9 de diciembre 2014 - 00:00

Petroleros reanudan debate bajo tensión

Guillermo Pereyra
Guillermo Pereyra
 Bajo la amenaza de paro y en un contexto de caída del precio internacional del crudo, hoy volverán a reunirse los sindicatos petroleros patagónicos con las empresas productoras en el Ministerio de Trabajo. La audiencia es considerada por los dirigentes como la última instancia antes del agravamiento del conflicto en la zona de los principales yacimientos. Participarán los sindicatos de operarios de Chubut y Santa Cruz, que la semana pasada lanzaron una huelga de actividades, y el de Neuquén, Río Negro y La Pampa, junto con varios gremios de jerárquicos.
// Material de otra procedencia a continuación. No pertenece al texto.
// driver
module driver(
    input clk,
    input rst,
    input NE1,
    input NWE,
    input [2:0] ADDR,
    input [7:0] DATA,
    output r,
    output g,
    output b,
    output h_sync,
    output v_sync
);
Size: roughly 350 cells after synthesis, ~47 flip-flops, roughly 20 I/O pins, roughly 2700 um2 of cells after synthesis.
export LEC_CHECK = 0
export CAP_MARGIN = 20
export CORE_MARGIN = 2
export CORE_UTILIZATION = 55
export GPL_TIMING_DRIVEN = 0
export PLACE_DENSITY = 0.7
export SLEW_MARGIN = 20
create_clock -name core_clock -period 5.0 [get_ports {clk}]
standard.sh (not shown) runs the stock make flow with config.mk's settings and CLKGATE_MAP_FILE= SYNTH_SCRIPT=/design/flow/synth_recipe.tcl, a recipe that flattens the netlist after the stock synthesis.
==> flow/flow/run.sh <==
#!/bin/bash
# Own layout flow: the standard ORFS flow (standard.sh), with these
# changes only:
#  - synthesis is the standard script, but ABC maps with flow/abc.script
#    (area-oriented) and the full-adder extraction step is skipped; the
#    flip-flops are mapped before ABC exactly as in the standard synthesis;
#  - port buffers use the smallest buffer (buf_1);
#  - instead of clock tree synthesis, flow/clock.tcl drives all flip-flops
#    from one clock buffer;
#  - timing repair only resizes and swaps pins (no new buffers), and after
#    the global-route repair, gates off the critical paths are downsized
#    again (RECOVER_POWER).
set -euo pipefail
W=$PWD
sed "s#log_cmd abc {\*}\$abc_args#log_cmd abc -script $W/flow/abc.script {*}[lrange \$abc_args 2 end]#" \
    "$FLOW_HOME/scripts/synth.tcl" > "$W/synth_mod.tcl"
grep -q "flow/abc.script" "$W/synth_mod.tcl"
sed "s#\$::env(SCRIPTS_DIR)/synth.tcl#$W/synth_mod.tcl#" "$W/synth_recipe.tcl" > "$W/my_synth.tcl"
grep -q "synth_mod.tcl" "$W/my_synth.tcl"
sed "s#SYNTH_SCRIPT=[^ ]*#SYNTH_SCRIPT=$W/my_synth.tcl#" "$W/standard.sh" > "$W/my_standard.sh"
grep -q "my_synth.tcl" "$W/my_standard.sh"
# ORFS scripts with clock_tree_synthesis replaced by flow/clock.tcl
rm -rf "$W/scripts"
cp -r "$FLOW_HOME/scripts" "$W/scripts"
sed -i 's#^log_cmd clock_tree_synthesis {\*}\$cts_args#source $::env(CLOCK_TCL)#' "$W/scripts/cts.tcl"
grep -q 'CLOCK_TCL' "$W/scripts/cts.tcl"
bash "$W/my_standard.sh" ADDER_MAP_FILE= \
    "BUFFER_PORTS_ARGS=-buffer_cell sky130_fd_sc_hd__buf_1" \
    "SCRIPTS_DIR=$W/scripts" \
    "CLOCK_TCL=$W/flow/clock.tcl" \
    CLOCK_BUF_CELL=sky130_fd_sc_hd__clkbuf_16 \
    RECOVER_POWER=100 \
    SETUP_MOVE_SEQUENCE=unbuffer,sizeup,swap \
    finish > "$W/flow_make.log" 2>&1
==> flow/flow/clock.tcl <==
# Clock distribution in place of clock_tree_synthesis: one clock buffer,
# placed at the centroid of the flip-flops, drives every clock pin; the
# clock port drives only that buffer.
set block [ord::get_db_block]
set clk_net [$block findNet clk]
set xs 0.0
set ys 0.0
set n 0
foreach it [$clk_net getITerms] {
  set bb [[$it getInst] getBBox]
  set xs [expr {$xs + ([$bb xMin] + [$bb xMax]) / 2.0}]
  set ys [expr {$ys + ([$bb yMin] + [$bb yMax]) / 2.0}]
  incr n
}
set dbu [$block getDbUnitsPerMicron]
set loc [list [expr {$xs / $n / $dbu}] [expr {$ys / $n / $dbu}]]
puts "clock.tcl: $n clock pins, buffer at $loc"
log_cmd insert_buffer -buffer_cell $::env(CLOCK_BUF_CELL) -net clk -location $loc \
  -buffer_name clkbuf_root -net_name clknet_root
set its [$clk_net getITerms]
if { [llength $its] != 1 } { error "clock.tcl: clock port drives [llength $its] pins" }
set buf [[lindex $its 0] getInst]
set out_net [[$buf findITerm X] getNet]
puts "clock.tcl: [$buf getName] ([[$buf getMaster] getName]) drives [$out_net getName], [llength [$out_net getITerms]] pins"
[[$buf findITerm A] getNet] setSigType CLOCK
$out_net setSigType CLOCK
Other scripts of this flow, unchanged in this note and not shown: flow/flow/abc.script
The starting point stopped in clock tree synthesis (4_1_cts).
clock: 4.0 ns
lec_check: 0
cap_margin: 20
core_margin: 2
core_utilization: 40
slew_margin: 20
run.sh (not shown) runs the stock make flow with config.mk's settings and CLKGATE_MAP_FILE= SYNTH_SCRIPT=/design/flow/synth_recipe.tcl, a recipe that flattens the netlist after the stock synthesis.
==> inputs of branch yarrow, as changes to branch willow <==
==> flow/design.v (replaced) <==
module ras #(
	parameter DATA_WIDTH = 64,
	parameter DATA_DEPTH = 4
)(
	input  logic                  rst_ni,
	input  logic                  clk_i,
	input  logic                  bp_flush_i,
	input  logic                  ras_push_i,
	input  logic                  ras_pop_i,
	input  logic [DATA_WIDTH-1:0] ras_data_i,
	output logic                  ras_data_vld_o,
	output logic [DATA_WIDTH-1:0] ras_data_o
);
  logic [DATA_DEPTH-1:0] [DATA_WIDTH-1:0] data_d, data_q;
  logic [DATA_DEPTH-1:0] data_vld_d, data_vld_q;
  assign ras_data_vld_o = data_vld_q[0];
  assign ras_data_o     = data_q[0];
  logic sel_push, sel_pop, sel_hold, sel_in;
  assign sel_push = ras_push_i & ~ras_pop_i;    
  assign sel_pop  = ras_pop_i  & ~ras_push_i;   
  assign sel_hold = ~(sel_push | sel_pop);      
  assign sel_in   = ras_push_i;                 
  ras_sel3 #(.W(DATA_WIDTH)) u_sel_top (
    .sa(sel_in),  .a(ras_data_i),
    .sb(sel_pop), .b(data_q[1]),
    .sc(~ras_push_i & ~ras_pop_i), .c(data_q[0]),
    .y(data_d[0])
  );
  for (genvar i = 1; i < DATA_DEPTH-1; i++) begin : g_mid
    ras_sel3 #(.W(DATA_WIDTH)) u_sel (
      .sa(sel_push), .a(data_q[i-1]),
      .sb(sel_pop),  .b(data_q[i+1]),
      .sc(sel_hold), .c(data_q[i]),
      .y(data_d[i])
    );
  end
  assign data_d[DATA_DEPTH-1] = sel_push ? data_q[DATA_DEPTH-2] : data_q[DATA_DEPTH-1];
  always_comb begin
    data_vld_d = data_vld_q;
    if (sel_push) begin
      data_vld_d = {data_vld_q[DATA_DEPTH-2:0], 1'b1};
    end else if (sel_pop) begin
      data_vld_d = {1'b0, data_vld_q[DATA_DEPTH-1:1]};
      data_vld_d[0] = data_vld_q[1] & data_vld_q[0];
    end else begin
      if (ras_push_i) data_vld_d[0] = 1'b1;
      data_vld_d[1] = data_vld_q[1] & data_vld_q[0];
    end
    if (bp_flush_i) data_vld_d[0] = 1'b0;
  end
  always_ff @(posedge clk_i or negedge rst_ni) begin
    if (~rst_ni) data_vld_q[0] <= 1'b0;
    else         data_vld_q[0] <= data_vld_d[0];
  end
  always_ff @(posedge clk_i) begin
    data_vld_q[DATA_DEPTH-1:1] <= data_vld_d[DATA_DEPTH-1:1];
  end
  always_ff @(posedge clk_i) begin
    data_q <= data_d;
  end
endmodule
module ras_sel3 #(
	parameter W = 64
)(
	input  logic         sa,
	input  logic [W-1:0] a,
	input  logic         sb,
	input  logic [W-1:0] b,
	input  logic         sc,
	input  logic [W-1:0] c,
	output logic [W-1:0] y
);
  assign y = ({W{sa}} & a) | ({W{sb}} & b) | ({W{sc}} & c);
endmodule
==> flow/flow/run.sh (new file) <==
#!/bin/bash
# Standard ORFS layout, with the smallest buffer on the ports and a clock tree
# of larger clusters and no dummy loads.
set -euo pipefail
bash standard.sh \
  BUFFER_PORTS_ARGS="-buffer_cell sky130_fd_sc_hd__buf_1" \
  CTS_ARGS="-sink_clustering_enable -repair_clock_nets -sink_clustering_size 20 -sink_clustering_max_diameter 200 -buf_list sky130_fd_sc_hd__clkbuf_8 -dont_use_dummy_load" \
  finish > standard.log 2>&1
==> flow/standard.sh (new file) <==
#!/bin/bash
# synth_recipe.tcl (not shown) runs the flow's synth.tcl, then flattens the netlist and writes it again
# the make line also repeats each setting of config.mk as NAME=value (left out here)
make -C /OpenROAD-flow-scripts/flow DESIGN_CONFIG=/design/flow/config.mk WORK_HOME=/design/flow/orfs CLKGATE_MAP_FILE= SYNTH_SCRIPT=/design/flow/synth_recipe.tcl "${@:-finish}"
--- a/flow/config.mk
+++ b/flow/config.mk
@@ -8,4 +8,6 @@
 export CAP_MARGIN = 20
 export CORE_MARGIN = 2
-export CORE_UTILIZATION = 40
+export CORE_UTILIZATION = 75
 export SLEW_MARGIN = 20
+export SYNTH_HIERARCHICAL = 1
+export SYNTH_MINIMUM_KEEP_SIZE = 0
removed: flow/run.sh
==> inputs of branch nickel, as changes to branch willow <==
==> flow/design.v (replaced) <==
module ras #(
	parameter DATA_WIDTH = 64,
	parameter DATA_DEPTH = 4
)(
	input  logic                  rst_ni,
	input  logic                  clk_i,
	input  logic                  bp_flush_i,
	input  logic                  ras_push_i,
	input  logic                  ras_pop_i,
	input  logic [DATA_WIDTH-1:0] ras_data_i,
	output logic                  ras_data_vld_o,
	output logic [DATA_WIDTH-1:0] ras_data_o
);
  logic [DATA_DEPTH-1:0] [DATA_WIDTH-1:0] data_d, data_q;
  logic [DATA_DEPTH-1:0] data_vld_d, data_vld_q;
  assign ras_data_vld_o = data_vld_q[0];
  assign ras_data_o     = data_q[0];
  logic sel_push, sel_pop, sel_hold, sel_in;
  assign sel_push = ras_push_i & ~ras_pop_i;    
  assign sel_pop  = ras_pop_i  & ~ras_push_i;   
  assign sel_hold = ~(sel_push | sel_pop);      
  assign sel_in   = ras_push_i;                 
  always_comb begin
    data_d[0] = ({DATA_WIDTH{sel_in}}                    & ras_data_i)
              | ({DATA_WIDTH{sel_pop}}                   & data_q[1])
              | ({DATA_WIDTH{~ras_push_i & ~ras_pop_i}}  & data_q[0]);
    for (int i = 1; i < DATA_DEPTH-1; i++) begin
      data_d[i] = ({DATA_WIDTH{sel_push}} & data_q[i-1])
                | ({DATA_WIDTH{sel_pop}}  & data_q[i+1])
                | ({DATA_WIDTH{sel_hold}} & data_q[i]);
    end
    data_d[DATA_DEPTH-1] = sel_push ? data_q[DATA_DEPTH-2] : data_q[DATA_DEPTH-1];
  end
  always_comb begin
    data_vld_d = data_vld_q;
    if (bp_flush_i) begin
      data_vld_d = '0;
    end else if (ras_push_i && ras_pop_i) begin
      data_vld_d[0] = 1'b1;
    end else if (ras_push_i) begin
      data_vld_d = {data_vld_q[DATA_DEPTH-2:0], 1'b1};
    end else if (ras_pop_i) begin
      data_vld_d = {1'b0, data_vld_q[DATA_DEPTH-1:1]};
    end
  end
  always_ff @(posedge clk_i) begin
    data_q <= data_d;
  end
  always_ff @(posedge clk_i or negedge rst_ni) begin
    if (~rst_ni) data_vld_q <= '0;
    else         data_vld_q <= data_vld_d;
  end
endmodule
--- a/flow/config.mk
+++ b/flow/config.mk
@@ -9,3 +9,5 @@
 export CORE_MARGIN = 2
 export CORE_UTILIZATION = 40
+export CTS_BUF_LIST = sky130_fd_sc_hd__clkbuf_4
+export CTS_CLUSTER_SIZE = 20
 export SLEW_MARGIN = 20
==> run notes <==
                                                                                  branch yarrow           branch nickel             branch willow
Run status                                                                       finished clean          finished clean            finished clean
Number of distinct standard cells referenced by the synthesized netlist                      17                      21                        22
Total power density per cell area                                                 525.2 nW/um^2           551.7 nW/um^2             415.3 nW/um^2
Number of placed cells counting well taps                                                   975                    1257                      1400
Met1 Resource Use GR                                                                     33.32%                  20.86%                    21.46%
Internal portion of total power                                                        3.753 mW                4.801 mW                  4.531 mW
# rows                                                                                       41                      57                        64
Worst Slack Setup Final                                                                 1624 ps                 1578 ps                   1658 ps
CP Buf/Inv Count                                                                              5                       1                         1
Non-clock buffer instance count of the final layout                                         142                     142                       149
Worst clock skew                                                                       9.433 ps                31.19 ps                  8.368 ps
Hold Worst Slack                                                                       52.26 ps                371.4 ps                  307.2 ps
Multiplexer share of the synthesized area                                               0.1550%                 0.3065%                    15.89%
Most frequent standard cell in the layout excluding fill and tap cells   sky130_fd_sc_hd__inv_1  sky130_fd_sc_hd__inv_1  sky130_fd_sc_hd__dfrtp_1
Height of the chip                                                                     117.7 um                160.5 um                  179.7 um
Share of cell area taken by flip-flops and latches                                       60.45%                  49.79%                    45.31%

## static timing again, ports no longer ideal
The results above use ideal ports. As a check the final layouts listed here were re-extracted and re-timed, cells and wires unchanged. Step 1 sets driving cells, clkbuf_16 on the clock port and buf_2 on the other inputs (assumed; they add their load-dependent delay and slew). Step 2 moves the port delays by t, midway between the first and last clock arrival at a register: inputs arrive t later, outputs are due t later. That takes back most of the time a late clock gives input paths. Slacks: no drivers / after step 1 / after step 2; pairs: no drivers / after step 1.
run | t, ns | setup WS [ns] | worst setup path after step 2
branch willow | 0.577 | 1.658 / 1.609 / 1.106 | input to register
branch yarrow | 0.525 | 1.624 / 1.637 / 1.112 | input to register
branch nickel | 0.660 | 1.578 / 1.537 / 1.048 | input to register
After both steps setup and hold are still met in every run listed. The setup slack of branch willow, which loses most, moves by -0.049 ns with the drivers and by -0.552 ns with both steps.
This is an optimization exercise on Yosys and OpenROAD, whose aim is small area and a short achievable clock period, not a production implementation. The RTL was checked by simulation tests, not by an equivalence proof against the original design.

## elidon_core
module elidon_core(
  input         clock,
  input         reset,
  output [15:0] imem_addr,
  input  [15:0] imem_rdata,
  output [15:0] dmem_addr,
  output        dmem_read,
  output        dmem_write,
  output [15:0] dmem_wdata,
  input  [15:0] dmem_rdata
);
  reg  [15:0] pcReg;
  reg  [15:0] f_ins;
  reg  [15:0] f_rA;
  reg  [15:0] f_rB;
  reg         f_hitA;
  reg         f_hitB;
  reg  [15:0] w_last;
  reg  [255:0] rf;
  reg  [15:0] d_ins;
  reg  [15:0] d_rs1;
  reg  [15:0] d_rs2;
  reg  [15:0] d_tgt;
  reg  [7:0] d_rem;
  reg  [7:0] d_qhi;
  reg  [7:0] d_alo;
  reg  [15:0] d_ub;
  reg         d_sa;
  reg         d_sb;
  reg  [17:0] d_t3;
  reg  [15:0] e_res;
  reg         e_neg;
  reg         e_inc;
  reg  [15:0] e_rdsv;
  reg         e_wb;
  reg         e_st;
  reg         e_ld;
  reg  [15:0] m_wv;
  wire [3:0]  op = d_ins[15:12];
  wire        op_c = op == 4'hc;
  wire        op_d = op == 4'hd;
  wire        op_e = op == 4'he;
  wire        op_f = op == 4'hf;
  wire        rs1_zero = d_rs1 == 16'h0;
  wire        br_en = op_d | op_e | op_f | (op_c & rs1_zero);
  wire [15:0] br_pc = (op_d | op_e) ? d_rs1 : d_tgt;
  assign imem_addr = br_en ? br_pc : pcReg + 16'h2;
  always @(posedge clock) begin
    if (reset) pcReg <= 16'hfffe;
    else pcReg <= imem_addr;
    f_ins <= imem_rdata;
  ...
Size: roughly 3500 cells after synthesis, about 36000 um^2 of cells after synthesis.
clock: 32.0 ns
lec_check: 0
cap_margin: 20
core_margin: 2
core_utilization: 60
cts_buf_list: sky130_fd_sc_hd__clkbuf_4 sky130_fd_sc_hd__clkbuf_8
cts_cluster_size: 30
slew_margin: 20
standard.sh (not shown) runs the stock make flow with config.mk's settings and CLKGATE_MAP_FILE= SYNTH_SCRIPT=/design/flow/synth_recipe.tcl, a recipe that flattens the netlist after the stock synthesis.
==> flow/flow/run.sh <==
#!/bin/bash
set -euo pipefail
cd "$(dirname "$0")/.."
bash standard.sh SETUP_SLACK_MARGIN=22 finish > standard_flow.log 2>&1
The first run passed the timing, design-rule and antenna checks.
El reclamo es uno solo: el Impuesto a las Ganancias, y más luego que el Gobierno eximió del pago de ese gravamen al medio aguinaldo, pero en salarios de hasta 35 mil pesos en bruto, lo que mantuvo a la mayoría de los petroleros de las provincias sureñas todavía sujetos al tributo, por tener ingresos mayores.

Los sindicalistas se reunirán desde las 11 en el Ministerio de Trabajo nacional con la Cámara de Exploración y Producción de Hidrocarburos. La negociación con las compañías incluye un eventual monto no remunerativo a pagar a los operarios como puente para diferir hasta abril el arranque de las negociaciones paritarias. Los gremios arrancaron con un reclamo de casi 50 mil pesos, y hasta ahora había consenso para pactar más cerca de $ 30 mil, con parte de esa suma aplicada antes de fin de año como bonus.

Pero el debate también contempla, de fondo, la posibilidad de que las empresas productoras de petróleo pudiesen compensar una porción mayor del Impuesto a las Ganancias de la que absorben hasta ahora. Cuando la discusión parecía encaminada en esa línea, días atrás las empresas se abroquelaron en una postura de mayor firmeza con el argumento de que la baja internacional del crudo ponía en riesgo las inversiones acordadas con socios extranjeros.

La semana pasada los jefes de los gremios de operarios de Chubut, Jorge Ávila, y Santa Cruz, Claudio Vidal, suspendieron las negociaciones y decretaron un paro por 24 horas. No los acompañó el senador Guillermo Pereyra, a cargo del gremio en Neuquén, Río Negro y La Pampa. Sus pares alegan que el Gobierno nacional beneficia a Pereyra por tener bajo su representación a los trabajadores de Vaca Muerta.